◆ Work request: Below are the entries; return exactly the line with "export CAP_MARGIN = 20" and every later line, without anything else.

Collected data entries

==> config.mk <==
export PLATFORM = sky130hd
export DESIGN_NAME = t2crb_timer
export DESIGN_NICKNAME = d
export VERILOG_FILES = /design/src/hdl/t2crb_pkg.sv /design/src/hdl/t2crb_timer.sv
export SDC_FILE = /design/constraint.sdc
export NUM_CORES = 1
export LEC_CHECK = 0
export BUFFER_PORTS_ARGS = -buffer_cell sky130_fd_sc_hd__buf_2
export CAP_MARGIN = 20
export CORE_MARGIN = 3
export CORE_UTILIZATION = 57
export CTS_CLUSTER_SIZE = 28
export DETAILED_ROUTE_END_ITERATION = 10
export HOLD_SLACK_MARGIN = 0.15
export PLACE_DENSITY = 0.81
export SYNTH_ARGS = -nofsm -noshare
export SYNTH_HDL_FRONTEND = slang
export SYNTH_SLANG_ARGS = --single-unit
==> constraint.sdc <==
create_clock -name hclk -period 3 [get_ports hclk]
set_clock_uncertainty 0.15 [all_clocks]
set_input_delay 0.6 -clock hclk [delete_from_list [all_inputs] [get_ports hclk]]
set_output_delay 0.6 -clock hclk [all_outputs]
set_load 0.01 [all_outputs]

◆ Result for this task:
export CAP_MARGIN = 20
export CORE_MARGIN = 3
export CORE_UTILIZATION = 57
export CTS_CLUSTER_SIZE = 28
export DETAILED_ROUTE_END_ITERATION = 10
export HOLD_SLACK_MARGIN = 0.15
export PLACE_DENSITY = 0.81
export SYNTH_ARGS = -nofsm -noshare
export SYNTH_HDL_FRONTEND = slang
export SYNTH_SLANG_ARGS = --single-unit
==> constraint.sdc <==
create_clock -name hclk -period 3 [get_ports hclk]
set_clock_uncertainty 0.15 [all_clocks]
set_input_delay 0.6 -clock hclk [delete_from_list [all_inputs] [get_ports hclk]]
set_output_delay 0.6 -clock hclk [all_outputs]
set_load 0.01 [all_outputs]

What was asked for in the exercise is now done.